══ Provided entries
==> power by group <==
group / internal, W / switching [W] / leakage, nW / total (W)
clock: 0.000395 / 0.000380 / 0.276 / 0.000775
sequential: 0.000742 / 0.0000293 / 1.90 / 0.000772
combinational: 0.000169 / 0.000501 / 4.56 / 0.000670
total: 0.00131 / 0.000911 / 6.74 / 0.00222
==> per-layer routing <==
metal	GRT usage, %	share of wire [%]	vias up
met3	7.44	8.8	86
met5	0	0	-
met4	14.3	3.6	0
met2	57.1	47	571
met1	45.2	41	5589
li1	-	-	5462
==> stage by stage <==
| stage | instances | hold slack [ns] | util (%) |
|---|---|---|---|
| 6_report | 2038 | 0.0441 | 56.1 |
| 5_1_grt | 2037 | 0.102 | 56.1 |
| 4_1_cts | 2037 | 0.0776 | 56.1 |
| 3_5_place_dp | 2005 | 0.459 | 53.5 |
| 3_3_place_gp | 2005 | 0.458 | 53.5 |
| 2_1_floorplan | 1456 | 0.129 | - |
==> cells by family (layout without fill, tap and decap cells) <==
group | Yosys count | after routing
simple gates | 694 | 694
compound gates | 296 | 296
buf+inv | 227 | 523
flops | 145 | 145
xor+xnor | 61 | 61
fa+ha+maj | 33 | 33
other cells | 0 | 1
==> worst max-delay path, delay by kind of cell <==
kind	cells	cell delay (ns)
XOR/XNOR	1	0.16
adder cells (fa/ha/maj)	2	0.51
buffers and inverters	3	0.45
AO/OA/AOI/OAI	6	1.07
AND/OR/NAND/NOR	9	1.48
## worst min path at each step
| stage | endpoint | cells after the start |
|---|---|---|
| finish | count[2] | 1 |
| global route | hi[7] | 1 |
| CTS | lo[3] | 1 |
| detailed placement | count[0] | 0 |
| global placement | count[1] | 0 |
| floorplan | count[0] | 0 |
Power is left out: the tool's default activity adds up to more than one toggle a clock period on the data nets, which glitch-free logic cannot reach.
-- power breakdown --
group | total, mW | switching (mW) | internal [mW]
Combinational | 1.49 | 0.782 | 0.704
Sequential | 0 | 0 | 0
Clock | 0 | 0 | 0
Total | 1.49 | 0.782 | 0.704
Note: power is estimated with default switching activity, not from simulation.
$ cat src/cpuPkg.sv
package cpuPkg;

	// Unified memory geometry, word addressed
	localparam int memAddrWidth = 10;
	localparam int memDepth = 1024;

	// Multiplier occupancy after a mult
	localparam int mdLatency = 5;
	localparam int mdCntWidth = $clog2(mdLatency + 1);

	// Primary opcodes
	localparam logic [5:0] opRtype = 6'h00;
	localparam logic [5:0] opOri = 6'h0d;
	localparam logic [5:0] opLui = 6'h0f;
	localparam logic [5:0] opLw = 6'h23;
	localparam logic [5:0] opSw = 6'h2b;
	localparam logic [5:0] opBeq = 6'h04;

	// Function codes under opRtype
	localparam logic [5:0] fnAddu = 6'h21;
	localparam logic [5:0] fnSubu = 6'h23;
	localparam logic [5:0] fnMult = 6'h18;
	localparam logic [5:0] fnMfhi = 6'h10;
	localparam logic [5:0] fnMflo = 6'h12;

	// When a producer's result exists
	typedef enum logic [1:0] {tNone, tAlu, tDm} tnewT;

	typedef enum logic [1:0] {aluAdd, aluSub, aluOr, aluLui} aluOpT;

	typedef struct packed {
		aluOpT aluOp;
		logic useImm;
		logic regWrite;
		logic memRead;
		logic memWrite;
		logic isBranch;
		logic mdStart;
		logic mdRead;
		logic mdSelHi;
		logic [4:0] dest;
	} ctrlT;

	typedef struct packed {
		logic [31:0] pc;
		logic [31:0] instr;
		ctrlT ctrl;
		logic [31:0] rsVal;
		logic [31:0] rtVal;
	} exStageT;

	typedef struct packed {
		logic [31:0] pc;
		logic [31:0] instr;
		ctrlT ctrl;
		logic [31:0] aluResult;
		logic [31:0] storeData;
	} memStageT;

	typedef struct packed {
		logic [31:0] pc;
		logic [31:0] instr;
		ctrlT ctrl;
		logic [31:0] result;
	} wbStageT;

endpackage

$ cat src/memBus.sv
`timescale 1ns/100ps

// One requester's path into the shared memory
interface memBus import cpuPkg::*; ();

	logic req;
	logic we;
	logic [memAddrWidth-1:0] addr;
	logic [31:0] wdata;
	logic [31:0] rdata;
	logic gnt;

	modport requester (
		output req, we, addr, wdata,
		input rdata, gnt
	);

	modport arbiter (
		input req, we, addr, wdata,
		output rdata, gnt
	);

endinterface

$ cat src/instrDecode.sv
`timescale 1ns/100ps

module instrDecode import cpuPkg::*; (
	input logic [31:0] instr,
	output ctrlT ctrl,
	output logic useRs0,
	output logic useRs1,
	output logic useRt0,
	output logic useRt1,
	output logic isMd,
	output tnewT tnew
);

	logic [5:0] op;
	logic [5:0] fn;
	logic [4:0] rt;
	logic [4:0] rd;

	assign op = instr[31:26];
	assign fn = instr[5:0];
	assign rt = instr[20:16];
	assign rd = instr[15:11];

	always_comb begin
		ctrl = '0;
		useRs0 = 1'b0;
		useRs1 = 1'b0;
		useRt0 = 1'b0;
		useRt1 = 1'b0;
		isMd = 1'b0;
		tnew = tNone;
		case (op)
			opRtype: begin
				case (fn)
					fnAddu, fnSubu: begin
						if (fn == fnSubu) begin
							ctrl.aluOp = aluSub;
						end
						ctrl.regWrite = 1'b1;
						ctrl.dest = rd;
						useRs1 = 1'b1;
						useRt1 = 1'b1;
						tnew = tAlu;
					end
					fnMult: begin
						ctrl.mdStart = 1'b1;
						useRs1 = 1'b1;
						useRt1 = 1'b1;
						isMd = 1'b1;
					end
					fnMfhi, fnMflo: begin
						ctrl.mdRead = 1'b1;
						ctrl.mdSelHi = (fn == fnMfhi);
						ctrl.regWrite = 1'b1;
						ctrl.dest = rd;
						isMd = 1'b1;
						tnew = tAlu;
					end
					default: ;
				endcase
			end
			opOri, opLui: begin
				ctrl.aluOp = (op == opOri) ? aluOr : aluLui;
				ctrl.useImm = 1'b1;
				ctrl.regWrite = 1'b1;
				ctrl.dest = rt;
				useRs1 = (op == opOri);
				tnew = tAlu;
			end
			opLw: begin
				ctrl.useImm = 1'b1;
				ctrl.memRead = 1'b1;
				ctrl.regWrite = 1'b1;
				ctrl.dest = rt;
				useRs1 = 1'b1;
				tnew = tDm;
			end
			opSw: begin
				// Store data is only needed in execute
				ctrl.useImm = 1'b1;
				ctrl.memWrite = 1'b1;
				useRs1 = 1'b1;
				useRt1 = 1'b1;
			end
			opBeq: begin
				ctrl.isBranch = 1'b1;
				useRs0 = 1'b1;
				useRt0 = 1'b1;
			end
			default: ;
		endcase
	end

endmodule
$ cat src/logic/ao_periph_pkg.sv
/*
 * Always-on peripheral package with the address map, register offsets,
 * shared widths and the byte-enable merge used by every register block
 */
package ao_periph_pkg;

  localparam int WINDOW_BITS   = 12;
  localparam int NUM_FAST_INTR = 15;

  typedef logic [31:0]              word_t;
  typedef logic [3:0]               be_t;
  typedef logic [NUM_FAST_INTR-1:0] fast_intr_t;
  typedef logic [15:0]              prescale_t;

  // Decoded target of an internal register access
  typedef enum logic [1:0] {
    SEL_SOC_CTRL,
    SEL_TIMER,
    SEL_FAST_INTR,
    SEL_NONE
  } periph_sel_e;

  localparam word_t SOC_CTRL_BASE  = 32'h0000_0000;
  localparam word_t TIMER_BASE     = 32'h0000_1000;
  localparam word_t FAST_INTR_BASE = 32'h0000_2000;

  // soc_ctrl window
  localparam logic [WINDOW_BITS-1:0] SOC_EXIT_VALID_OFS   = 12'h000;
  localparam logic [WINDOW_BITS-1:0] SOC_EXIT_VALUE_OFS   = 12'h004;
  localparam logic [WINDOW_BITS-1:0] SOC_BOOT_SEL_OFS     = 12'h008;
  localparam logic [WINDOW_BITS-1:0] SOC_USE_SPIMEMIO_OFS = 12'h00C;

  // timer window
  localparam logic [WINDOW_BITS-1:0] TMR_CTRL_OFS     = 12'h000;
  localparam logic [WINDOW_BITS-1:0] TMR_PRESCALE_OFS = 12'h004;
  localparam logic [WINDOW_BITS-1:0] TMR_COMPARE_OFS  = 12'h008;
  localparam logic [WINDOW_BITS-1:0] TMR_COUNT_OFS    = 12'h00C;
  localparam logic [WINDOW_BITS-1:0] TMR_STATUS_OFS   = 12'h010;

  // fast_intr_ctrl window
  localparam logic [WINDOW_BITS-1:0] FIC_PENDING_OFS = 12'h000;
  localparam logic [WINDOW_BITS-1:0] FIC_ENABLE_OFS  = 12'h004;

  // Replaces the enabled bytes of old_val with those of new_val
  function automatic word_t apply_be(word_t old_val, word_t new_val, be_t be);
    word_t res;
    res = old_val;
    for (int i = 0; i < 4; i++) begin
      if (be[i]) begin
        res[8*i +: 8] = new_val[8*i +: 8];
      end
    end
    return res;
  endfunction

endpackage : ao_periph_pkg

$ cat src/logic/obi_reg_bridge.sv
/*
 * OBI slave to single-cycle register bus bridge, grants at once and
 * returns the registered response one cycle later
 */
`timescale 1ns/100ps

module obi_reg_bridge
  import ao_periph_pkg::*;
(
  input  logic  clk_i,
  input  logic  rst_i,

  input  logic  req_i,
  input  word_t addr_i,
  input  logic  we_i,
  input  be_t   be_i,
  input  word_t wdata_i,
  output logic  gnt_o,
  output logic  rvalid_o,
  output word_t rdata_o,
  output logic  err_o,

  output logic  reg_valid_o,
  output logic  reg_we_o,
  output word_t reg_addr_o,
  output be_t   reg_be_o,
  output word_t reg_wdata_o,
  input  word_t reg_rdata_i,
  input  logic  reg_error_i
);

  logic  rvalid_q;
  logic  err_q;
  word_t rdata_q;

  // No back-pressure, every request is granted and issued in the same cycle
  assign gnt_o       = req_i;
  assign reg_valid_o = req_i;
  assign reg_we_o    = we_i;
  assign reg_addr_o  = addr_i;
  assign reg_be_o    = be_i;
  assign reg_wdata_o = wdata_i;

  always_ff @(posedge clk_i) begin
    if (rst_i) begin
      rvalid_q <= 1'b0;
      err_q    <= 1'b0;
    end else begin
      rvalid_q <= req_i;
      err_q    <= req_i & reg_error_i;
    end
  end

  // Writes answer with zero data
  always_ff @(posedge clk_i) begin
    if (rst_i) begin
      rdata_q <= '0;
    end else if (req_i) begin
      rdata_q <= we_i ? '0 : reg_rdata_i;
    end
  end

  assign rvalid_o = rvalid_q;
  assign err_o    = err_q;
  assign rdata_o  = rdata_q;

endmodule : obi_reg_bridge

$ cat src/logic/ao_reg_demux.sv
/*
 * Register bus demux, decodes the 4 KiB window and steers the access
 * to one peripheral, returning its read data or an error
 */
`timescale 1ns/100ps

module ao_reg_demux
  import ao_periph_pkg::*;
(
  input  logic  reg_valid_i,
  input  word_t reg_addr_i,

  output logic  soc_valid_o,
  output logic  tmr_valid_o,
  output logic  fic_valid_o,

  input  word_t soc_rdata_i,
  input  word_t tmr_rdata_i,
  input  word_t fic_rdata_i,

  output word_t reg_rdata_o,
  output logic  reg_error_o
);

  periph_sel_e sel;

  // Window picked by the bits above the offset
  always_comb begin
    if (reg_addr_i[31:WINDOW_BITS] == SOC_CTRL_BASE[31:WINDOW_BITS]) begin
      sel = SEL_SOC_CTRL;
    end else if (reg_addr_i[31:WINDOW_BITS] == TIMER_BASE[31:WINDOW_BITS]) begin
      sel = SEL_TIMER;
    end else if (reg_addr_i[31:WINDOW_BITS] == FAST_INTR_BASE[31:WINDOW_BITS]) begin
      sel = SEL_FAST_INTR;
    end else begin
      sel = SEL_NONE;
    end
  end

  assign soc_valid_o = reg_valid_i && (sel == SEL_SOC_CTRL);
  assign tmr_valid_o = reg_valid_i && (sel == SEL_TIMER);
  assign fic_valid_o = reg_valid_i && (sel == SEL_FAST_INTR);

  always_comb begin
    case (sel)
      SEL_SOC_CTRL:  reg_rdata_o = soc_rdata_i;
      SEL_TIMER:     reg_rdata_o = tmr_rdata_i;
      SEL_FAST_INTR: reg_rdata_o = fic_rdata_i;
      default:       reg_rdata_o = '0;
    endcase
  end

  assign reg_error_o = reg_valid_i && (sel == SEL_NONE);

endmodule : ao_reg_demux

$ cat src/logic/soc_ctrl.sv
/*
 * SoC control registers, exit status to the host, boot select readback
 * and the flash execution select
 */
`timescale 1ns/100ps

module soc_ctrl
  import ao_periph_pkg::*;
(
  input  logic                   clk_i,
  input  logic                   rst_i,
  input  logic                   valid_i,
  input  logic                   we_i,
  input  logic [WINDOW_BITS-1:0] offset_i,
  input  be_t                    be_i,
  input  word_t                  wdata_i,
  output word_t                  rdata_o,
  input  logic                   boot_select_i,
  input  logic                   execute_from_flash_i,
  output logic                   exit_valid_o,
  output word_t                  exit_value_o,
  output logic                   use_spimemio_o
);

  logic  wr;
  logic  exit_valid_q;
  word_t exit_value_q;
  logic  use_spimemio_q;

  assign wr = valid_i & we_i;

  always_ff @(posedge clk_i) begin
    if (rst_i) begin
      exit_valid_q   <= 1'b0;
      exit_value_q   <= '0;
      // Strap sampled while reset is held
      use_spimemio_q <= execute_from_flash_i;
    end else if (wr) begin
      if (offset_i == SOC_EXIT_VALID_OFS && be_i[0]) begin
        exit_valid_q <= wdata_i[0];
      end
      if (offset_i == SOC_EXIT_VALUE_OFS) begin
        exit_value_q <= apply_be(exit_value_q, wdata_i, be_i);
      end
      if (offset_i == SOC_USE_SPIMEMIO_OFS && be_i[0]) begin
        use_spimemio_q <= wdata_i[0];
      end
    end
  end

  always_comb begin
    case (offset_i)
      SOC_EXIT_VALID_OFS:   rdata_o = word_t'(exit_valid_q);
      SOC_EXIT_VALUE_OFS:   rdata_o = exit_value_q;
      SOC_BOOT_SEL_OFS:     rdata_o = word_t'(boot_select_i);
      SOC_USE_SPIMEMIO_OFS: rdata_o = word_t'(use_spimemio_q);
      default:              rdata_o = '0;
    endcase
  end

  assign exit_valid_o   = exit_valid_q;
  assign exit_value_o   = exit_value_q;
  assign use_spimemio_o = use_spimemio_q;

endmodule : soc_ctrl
════
══ Provided entries
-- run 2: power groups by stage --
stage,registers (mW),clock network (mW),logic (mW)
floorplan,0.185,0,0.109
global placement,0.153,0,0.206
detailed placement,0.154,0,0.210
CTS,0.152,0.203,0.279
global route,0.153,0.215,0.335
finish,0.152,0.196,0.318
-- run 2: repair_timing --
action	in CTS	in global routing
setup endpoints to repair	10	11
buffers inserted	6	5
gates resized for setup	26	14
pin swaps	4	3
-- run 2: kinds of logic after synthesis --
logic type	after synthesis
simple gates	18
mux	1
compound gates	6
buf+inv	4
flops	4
════
══ Provided entries
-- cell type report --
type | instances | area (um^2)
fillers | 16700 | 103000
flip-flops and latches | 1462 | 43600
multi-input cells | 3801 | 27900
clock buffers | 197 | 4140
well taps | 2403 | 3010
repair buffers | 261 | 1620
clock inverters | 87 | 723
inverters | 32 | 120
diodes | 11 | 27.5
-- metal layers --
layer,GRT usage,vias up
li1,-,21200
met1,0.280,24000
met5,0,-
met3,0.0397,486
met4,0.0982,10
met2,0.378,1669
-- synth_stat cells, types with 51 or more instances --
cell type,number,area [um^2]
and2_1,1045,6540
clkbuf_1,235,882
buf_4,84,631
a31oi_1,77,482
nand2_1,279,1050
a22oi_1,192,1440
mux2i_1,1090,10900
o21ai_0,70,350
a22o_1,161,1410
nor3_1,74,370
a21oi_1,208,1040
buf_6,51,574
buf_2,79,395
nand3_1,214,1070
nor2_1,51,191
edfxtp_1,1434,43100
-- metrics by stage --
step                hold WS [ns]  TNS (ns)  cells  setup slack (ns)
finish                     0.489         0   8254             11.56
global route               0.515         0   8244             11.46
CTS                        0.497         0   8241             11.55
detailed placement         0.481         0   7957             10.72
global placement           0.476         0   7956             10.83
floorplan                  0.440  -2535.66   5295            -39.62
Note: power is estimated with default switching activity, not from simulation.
════
**What is required:**
Return each line above where the word "flops" shows up.

**Task response:**
flops | 145 | 145
flops	4
flip-flops and latches | 1462 | 43600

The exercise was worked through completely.